FROM table | (subquery)
[INNER|LEFT|RIGHT|FULL|CROSS] JOIN (subquery)|table (ON <expr_list>)
[WHERE expr]
[GROUP BY expr_list]
[HAVING expr]
[ORDER BY expr_list]
[LIMIT [skip, ]n]
[UNION ...]
Note that strings, dates, and certain other values must be enclosed in single quotes. For special characters in the field or table name, you can use backquotes to enclose them in quotation marks. For example
WHERE order_status = 'delivered'
AND `from` = 'example.com'
For more query syntax, please refer to the ClickHouse documentation.
Common Use Cases
Extracting JSON Fields Using visitParamExtract*
During data synchronization, multiple layers of nested objects are imported as JSON strings. To extract the fields from a JSON string, it is recommended to use visitParamExtract*
. For example
SELECT visitParamExtractString('{"abc":"\\u263a"}', 'abc') = '☺';
If the nesting is complex and there are overlapping fields, you can use JSONExtract*
. For example
SELECT JSONExtractFloat('{"a": "hello", "b": [-100, 200.0, 300]}', 'b', 2) = 200.0
More JSON extraction functions can be found in the official documentation.

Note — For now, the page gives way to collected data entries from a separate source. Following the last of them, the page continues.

`config.mk`:
```
export PLATFORM = sky130hd
export DESIGN_NAME = latch_crossing_sampler
export DESIGN_NICKNAME = d
export VERILOG_FILES = /design/src/rtl/latch_crossing_sampler.sv
export SDC_FILE = /design/constraint.sdc
export NUM_CORES = 1
export LEC_CHECK = 0
export ABC_CLOCK_PERIOD_IN_PS = 1800
export CORE_MARGIN = 3
export CORE_UTILIZATION = 25
export DETAILED_ROUTE_END_ITERATION = 12
export PLACE_DENSITY = 0.46
export SLEW_MARGIN = 0
export SYNTH_ARGS = -nofsm -noshare
export SYNTH_HDL_FRONTEND = slang
export SYNTH_SLANG_ARGS = --single-unit
```
`constraint.sdc`:
```
create_clock -name CLK -period 1.8 [get_ports CLK]
set_input_delay 0.36 -clock CLK [delete_from_list [all_inputs] [get_ports CLK]]
set_output_delay 0.36 -clock CLK [all_outputs]
set_load 0.01 [all_outputs]
```
`src/rtl/latch_crossing_sampler.sv`:
```
// Destination-side sampler for a latch-based crossing register: qualifies a new
// latched value after STABLE equal samples, then hands it over via valid/ack.
module latch_crossing_sampler #(
    parameter int unsigned       width  = 1,
    parameter logic [width-1:0]  init   = '0,
    parameter int unsigned       STABLE = 2
) (
    input  logic             CLK,
    input  logic             RST,
    input  logic [width-1:0] L_IN,
    input  logic             EN_ACK,
    output logic             UPD_VALID,
    output logic [width-1:0] UPD_DATA,
    output logic [width-1:0] D_OUT,
    output logic             GLITCH
);

    localparam logic [3:0] STABLE_C = 4'(STABLE);

    typedef enum logic [1:0] {
        IDLE = 2'd0,
        QUAL = 2'd1,
        PEND = 2'd2
    } state_t;

    state_t           state_q, state_d;
    logic [width-1:0] s0_q;
    logic [width-1:0] cand_q, cand_d;
    logic [width-1:0] dout_q, dout_d;
    logic [3:0]       cnt_q, cnt_d;
    logic [3:0]       cnt_inc;
    logic             valid_q, valid_d;
    logic             glitch_q, glitch_d;

    // A fresh candidate goes straight to PEND when one sample is enough.
    state_t           fresh_state;
    assign fresh_state = (STABLE_C == 4'd1) ? PEND : QUAL;
    assign cnt_inc     = (cnt_q >= STABLE_C) ? cnt_q : cnt_q + 4'd1;

    always_comb begin
        state_d  = state_q;
        cand_d   = cand_q;
        cnt_d    = cnt_q;
        dout_d   = dout_q;
        glitch_d = 1'b0;
        case (state_q)
            IDLE: begin
                if (s0_q != dout_q) begin
                    cand_d  = s0_q;
                    cnt_d   = 4'd1;
                    state_d = fresh_state;
                end
            end
            QUAL: begin
                if (s0_q == cand_q) begin
                    cnt_d = cnt_inc;
                    if (cnt_inc == STABLE_C) state_d = PEND;
                end else begin
                    glitch_d = 1'b1;
                    if (s0_q == dout_q) begin
                        cnt_d   = 4'd0;
                        state_d = IDLE;
                    end else begin
                        cand_d  = s0_q;
                        cnt_d   = 4'd1;
                        state_d = fresh_state;
                    end
                end
            end
            PEND: begin
                // The sampled input is deliberately ignored until the ack.
                if (EN_ACK) begin
                    dout_d  = cand_q;
                    state_d = IDLE;
                end
            end
            default: state_d = IDLE;
        endcase
        valid_d = (state_d == PEND);
    end

    always_ff @(posedge CLK) begin
        if (RST) begin
            s0_q     <= init;
            cand_q   <= init;
            dout_q   <= init;
            cnt_q    <= 4'd0;
            state_q  <= IDLE;
            valid_q  <= 1'b0;
            glitch_q <= 1'b0;
        end else begin
            s0_q     <= L_IN;
            cand_q   <= cand_d;
            dout_q   <= dout_d;
            cnt_q    <= cnt_d;
            state_q  <= state_d;
            valid_q  <= valid_d;
            glitch_q <= glitch_d;
        end
    end

    assign UPD_VALID = valid_q;
    assign UPD_DATA  = cand_q;
    assign D_OUT     = dout_q;
    assign GLITCH    = glitch_q;

endmodule

```
==> impl_metrics.ini <==
[status]
outcome = finished, final reports clean

[sta]
fmax_mhz = 619
finalSetupViolations = 0
min_period_ns = 1.62
max_slew.worst_pin.slew_ns = 0.546
finalHoldViolCount = 0
totalNegativeSetupSlack_ns = 0
timing.hold.ws_ns = 0.529
fin_worst_skew_ns = 0.00336
slew_headroom_pct = 63.1
post-route-period-util_pct = 89.8
final-max-slew-violation-count = 0
setup_repair_after_global_routing_missed_its_margin = no

[power]
p_leak_uw = 0.000282
design_power_total_uw = 516
peakVddDrop_uv = 425
total_power_divided_by_cell_area_nw_per_um2 = 719

[route]
detailedRoute.firstPassIterationCount = 4
total_vias_in_the_final_route = 468
drt-vias-per-instance = 4.73
drt-wirelength-per-cell_um = 10.8
drt_iter0_drc = 11
route.antenna.remaining_nets = 0
routed_wl_um = 1070
post-route-drc-count = 0

[layout]
post_route_cells_drive_above_1_share_pct = 16.9
final_nets = 78
antennaDiodeCount = 0
multi_input_gate_area_um2 = 338
sequential_cell_area_in_the_final_layout_um2 = 221
layout.cells.non_filler = 99
final.fill_count = 247
layout-area-overhead-vs-synth_pct = 16.9
utilization_pct = 31.6

[logic_synthesis]
synth_commonest_cells = 11 x sky130_fd_sc_hd__dfxtp_1, 4 x sky130_fd_sc_hd__a21oi_1, 4 x sky130_fd_sc_hd__nor2_1
synth_enable_flop_cells = 0
synth_nets = 69
synth-seq-cells = 11
yosysTopAreaCellShare_pct = 35.8
ys_warn_count = 0
synth_top_flop_cell = sky130_fd_sc_hd__dfxtp_1
post-synth-top-area-cell = sky130_fd_sc_hd__dfxtp_1
synthCells = 63
most_frequent_cell_after_synthesis = sky130_fd_sc_hd__dfxtp_1
synth.lib_cells_used.distinct = 37
yosysSeqAreaShare_pct = 35.8
postSynthAreaPerCell_um2 = 9.75
async_reset_ff_share_pct = 0
synth.cell_area_um2 = 614
ys_top_cells_by_area = sky130_fd_sc_hd__dfxtp_1 36%, sky130_fd_sc_hd__buf_6 5.5%, sky130_fd_sc_hd__xnor2_4 4.5%

[grt]
gr-usage-all-layers_pct = 7.43
wire_length_of_the_first_global_routing_pass_um = 1790
grt_max_degree = 10
grt_busiest_layer = met2
groute.layer.met3.usage_pct = 4.18
grt_residual_overflow = 0
antenna_found_initial = 0
grt_pass1_vias = 412
grt.met2_usage_pct = 10.6
grtUsageMet1_pct = 9.05

[clock_tree]
cts_tree = done
cts-htree-levels = 1
clk_pin_slew_ns = 0.07
ctsHoldBuffers = 0
worst_skew_pair.late_latency_ns = 0.27
maximum_buffer_depth_of_the_clock_tree = 2
cts-buffers-inserted = 3
cts_root_buf = sky130_fd_sc_hd__clkbuf_4
clock-sinks = 11

[hold_path]
worstHoldPathType = register to register

[critical_path]
timing.critical_path.buf_inv = 1
timing.critical_path.fanout_max = 9
cp.arrival_ns = 1.26
startpoint_class_of_the_critical_path = register
cpLargestDelayFamily = buffers and inverters
worst_path_largest_cell_delay_ns = 0.57
crit_path_cell_trace = clkdlybuf4s50_1
crit_type = register to primary output
cp-end-kind = primary output
critical-path-slowest-cell = sky130_fd_sc_hd__clkdlybuf4s50_1
worstPathRequired_ns = 1.44

[run]
max_cap_viol_count = 0

[floorplan]
die_area_um2 = 3090
initial_utilization_pct = 27.0
fp-row-count = 17
die_h_um = 55.6
i_o_pin_cnt = 8
die_width_um = 55.6
coreArea_um2 = 2280

[placed_design]
place_congestion = 0.729
place.port_buffers = 7
place_inst = 95
post-dp-hpwl_um = 788
[layout make-up]
cell class / instances / share of cell area (%)
clock buffers: 3 / 3.14
clock inverters: 1 / 0.697
inverters: 3 / 1.57
multi-input cells: 44 / 47.0
flip-flops and latches: 11 / 30.8
well taps: 28 / 4.88
repair buffers: 9 / 11.8
[per-layer routing]
| layer | share of wire (%) | wire length, um |
|---|---|---|
| met1 | 51 | 538 |
| met5 | 0 | 0 |
| met2 | 42 | 451 |
| met4 | 1.1 | 12 |
| met3 | 5.8 | 62 |
[kinds of logic (layout without fill, tap and decap cells)]
| logic type | Yosys count | in the layout | share of synthesized area, % |
|---|---|---|---|
| xor+xnor | 3 | 3 | 7.33 |
| mux | 2 | 2 | 3.26 |
| fa+ha+maj | 2 | 2 | 4.07 |
| buf+inv | 8 | 16 | 9.16 |
| flops | 11 | 11 | 35.8 |
| compound gates | 16 | 16 | 19.6 |
| simple gates | 21 | 21 | 20.8 |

Time Zone Conversion With toTimeZone
By default, dates are displayed in the server-side timezone. If this is not expected, you can use toTimeZone
to convert the date to a specific timezone.
toTimeZone(createdAt, 'Asia/Shanghai')
Using toYYYYMMDD for Statistics by Date
When analyzing statistics by date, you can use toYYYYMMDD
to stringify the date and use "group by". You also need to be aware of time zone handling, for example
GROUP BY toYYYYMMDD(toTimeZone(createdAt, 'Asia/Shanghai'))

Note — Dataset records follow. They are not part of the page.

File: config.mk
export PLATFORM = sky130hd
export DESIGN_NAME = mac_sequencer
export DESIGN_NICKNAME = d
export VERILOG_FILES = /design/src/rtl/mac_pkg.sv /design/src/rtl/mac_acc_add.sv /design/src/rtl/mac_sequencer.sv
export SDC_FILE = /design/constraint.sdc
export NUM_CORES = 1
export LEC_CHECK = 0
export CELL_PAD_IN_SITES_DETAIL_PLACEMENT = 1
export CELL_PAD_IN_SITES_GLOBAL_PLACEMENT = 1
export CORE_MARGIN = 1.5
export CORE_UTILIZATION = 38
export CTS_CLUSTER_DIAMETER = 30
export DETAILED_ROUTE_END_ITERATION = 6
export PLACE_DENSITY = 0.83
export SLEW_MARGIN = 20
export SYNTH_ARGS = -nofsm -noshare
export SYNTH_HDL_FRONTEND = slang
export SYNTH_SLANG_ARGS = --single-unit
File: constraint.sdc
create_clock -name clk -period 8.12 [get_ports clk]
set_input_delay 1.218 -clock clk [delete_from_list [all_inputs] [get_ports clk]]
set_output_delay 1.218 -clock clk [all_outputs]
set_load 0.005 [all_outputs]
File: src/rtl/mac_pkg.sv
// Shared types and constants for the MAC sequencer and its accumulator adder.
// The optional clamp (MAC_SATURATE_EN) lives in mac_acc_add.
package mac_pkg;

    localparam int unsigned ACC_W_DEFAULT = 32;
    localparam int unsigned DATA_W        = 32;

    typedef enum logic [2:0] {
        S_IDLE  = 3'd0,
        S_FETCH = 3'd1,
        S_ISSUE = 3'd2,
        S_WAIT  = 3'd3,
        S_ACCUM = 3'd4,
        S_DONE  = 3'd5
    } mac_state_t;

    localparam logic [31:0] SAT_POS = 32'h7FFF_FFFF;
    localparam logic [31:0] SAT_NEG = 32'h8000_0000;
    localparam logic [31:0] SAT_U   = 32'hFFFF_FFFF;

endpackage

File: src/rtl/mac_acc_add.sv
// Accumulator adder with signed/unsigned overflow detect.
// With MAC_SATURATE_EN defined the sum clamps on overflow; otherwise it wraps.
module mac_acc_add
    import mac_pkg::*;
#(
    parameter int unsigned ACC_W = ACC_W_DEFAULT
) (
    input  logic [ACC_W-1:0] acc_i,
    input  logic [ACC_W-1:0] addend_i,
    input  logic             sign_i,
    output logic [ACC_W-1:0] sum_o,
    output logic             ovf_o
);

    logic [ACC_W:0] raw_c;
    logic           ovf_s_c;
    logic           ovf_u_c;

    always_comb begin
        raw_c   = {1'b0, acc_i} + {1'b0, addend_i};
        ovf_s_c = (acc_i[ACC_W-1] == addend_i[ACC_W-1]) && (raw_c[ACC_W-1] != acc_i[ACC_W-1]);
        ovf_u_c = raw_c[ACC_W];
        ovf_o   = sign_i ? ovf_s_c : ovf_u_c;
        sum_o   = raw_c[ACC_W-1:0];
`ifdef MAC_SATURATE_EN
        // Signed overflow only happens when both operands share acc's sign.
        if (ovf_o) begin
            if (sign_i) begin
                sum_o = acc_i[ACC_W-1] ? ACC_W'(SAT_NEG) : ACC_W'(SAT_POS);
            end else begin
                sum_o = ACC_W'(SAT_U);
            end
        end
`endif
    end

endmodule

File: src/rtl/mac_sequencer.sv
// Drives the shared iterative multiplier one operand pair at a time and
// accumulates products onto a bias; one result strobe per job. Option: MAC_SATURATE_EN.
module mac_sequencer
    import mac_pkg::*;
#(
    parameter int unsigned LEN_W = 16,
    parameter int unsigned ACC_W = ACC_W_DEFAULT
) (
    input  logic              clk,
    input  logic              reset,
    input  logic              start_i,
    input  logic [LEN_W-1:0]  len_i,
    input  logic              sign_i,
    input  logic              up_or_low_i,
    input  logic [ACC_W-1:0]  bias_i,
    input  logic              op_valid_i,
    input  logic [DATA_W-1:0] op_a_i,
    input  logic [DATA_W-1:0] op_b_i,
    output logic              op_ready_o,
    output logic              mult_enable_o,
    output logic [DATA_W-1:0] mult_a_o,
    output logic [DATA_W-1:0] mult_b_o,
    output logic              mult_sign_o,
    output logic              mult_up_or_low_o,
    input  logic [DATA_W-1:0] mult_product_i,
    input  logic              mult_ready_i,
    output logic              busy_o,
    output logic [ACC_W-1:0]  result_o,
    output logic              result_valid_o,
    output logic              overflow_o
);

    mac_state_t        state_q, state_d;
    logic [LEN_W-1:0]  len_q, len_d;
    logic [LEN_W-1:0]  cnt_q, cnt_d;
    logic              sign_q, sign_d;
    logic              ul_q, ul_d;
    logic [ACC_W-1:0]  acc_q, acc_d;
    logic [DATA_W-1:0] a_q, a_d;
    logic [DATA_W-1:0] b_q, b_d;
    logic [DATA_W-1:0] prod_q, prod_d;
    logic [ACC_W-1:0]  result_q, result_d;
    logic              rv_q, rv_d;
    logic              en_q, en_d;
    logic              ovf_q, ovf_d;
    logic [ACC_W-1:0]  sum_c;
    logic              add_ovf_c;

    mac_acc_add #(.ACC_W(ACC_W)) u_add (
        .acc_i    (acc_q),
        .addend_i (ACC_W'(prod_q)),
        .sign_i   (sign_q),
        .sum_o    (sum_c),
        .ovf_o    (add_ovf_c)
    );

    always_ff @(posedge clk or posedge reset) begin
        if (reset) begin
            state_q  <= S_IDLE;
            len_q    <= '0;
            cnt_q    <= '0;
            sign_q   <= 1'b0;
            ul_q     <= 1'b0;
            acc_q    <= '0;
            a_q      <= '0;
            b_q      <= '0;
            prod_q   <= '0;
            result_q <= '0;
            rv_q     <= 1'b0;
            en_q     <= 1'b0;
            ovf_q    <= 1'b0;
        end else begin
            state_q  <= state_d;
            len_q    <= len_d;
            cnt_q    <= cnt_d;
            sign_q   <= sign_d;
            ul_q     <= ul_d;
            acc_q    <= acc_d;
            a_q      <= a_d;
            b_q      <= b_d;
            prod_q   <= prod_d;
            result_q <= result_d;
            rv_q     <= rv_d;
            en_q     <= en_d;
            ovf_q    <= ovf_d;
        end
    end

    // Next-state; en_d/rv_d are set on the transition so the strobes land in ISSUE / after DONE.
    always_comb begin
        state_d  = state_q;
        len_d    = len_q;
        cnt_d    = cnt_q;
        sign_d   = sign_q;
        ul_d     = ul_q;
        acc_d    = acc_q;
        a_d      = a_q;
        b_d      = b_q;
        prod_d   = prod_q;
        result_d = result_q;
        rv_d     = 1'b0;
        en_d     = 1'b0;
        ovf_d    = ovf_q;
        unique case (state_q)
            S_IDLE: begin
                if (start_i) begin
                    len_d   = len_i;
                    sign_d  = sign_i;
                    ul_d    = up_or_low_i;
                    acc_d   = bias_i;
                    cnt_d   = '0;
                    ovf_d   = 1'b0;
                    state_d = (len_i == '0) ? S_DONE : S_FETCH;
                end
            end
            S_FETCH: begin
                if (op_valid_i) begin
                    a_d     = op_a_i;
                    b_d     = op_b_i;
                    en_d    = 1'b1;
                    state_d = S_ISSUE;
                end
            end
            S_ISSUE: begin
                state_d = S_WAIT;
            end
            S_WAIT: begin
                if (mult_ready_i) begin
                    prod_d  = mult_product_i;
                    state_d = S_ACCUM;
                end
            end
            S_ACCUM: begin
                acc_d   = sum_c;
                ovf_d   = ovf_q | add_ovf_c;
                cnt_d   = LEN_W'(cnt_q + LEN_W'(1));
                state_d = (LEN_W'(cnt_q + LEN_W'(1)) == len_q) ? S_DONE : S_FETCH;
            end
            S_DONE: begin
                result_d = acc_q;
                rv_d     = 1'b1;
                state_d  = S_IDLE;
            end
            default: begin
                state_d = S_IDLE;
            end
        endcase
    end

    assign op_ready_o       = (state_q == S_FETCH);
    assign busy_o           = (state_q != S_IDLE);
    assign mult_enable_o    = en_q;
    assign mult_a_o         = a_q;
    assign mult_b_o         = b_q;
    assign mult_sign_o      = sign_q;
    assign mult_up_or_low_o = ul_q;
    assign result_o         = result_q;
    assign result_valid_o   = rv_q;
    assign overflow_o       = ovf_q;

endmodule
### config.mk
export PLATFORM = sky130hd
export DESIGN_NAME = adc_channel_averager
export DESIGN_NICKNAME = d
export VERILOG_FILES = /design/src/rtl/adc_channel_averager.sv
export SDC_FILE = /design/constraint.sdc
export NUM_CORES = 1
export LEC_CHECK = 0
export ABC_CLOCK_PERIOD_IN_PS = 40500
export BUFFER_PORTS_ARGS = -buffer_cell sky130_fd_sc_hd__buf_2
export CAP_MARGIN = 10
export CORE_ASPECT_RATIO = 1.5
export CORE_MARGIN = 2
export CORE_UTILIZATION = 25
export CTS_CLUSTER_DIAMETER = 60
export DETAILED_ROUTE_END_ITERATION = 10
export GPL_TIMING_DRIVEN = 1
export HOLD_SLACK_MARGIN = 0.08
export PLACE_DENSITY_LB_ADDON = 0.05
export SYNTH_ARGS = -nofsm -noshare
export SYNTH_HDL_FRONTEND = slang
export SYNTH_SLANG_ARGS = --single-unit
### constraint.sdc
create_clock -name clock -period 40.5 [get_ports clock]
set_clock_uncertainty 0.1 [all_clocks]
set_input_delay 8.1 -clock clock [delete_from_list [all_inputs] [get_ports clock]]
set_output_delay 8.1 -clock clock [all_outputs]
set_load 0.005 [all_outputs]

Use argMax to Extract the Most Recent Version
When you encounter duplicate data, you can use argMax to extract the last piece of data as the "latest version" of the data. For example, we can extract the latest status of a particular order
SELECT
orderId,
argMax(status, updatedAt) AS status
FROM my_class
GROUP BY orderId
Other Restrictions
- For security reasons, the
sessionToken
,password
,salt
, andauthData
fields of the_User
table and theACL
fields of all tables do not support synchronization. - For performance reasons, large array fields such as
m
andmu
of the_Conversation
table do not support synchronization at this time. - To better isolate the impact between applications, we impose quota limits on slow queries from the same application. For example, we only allow a maximum of 3 slow queries to run simultaneously. If a query takes more than 5 seconds, it is a slow query.
REST API
Coming soon.
Pricing
The data lake feature is available to all games and is currently in beta preview, so there is no charge for now. When we officially release the feature, we will charge for both "storage" and "compute resources".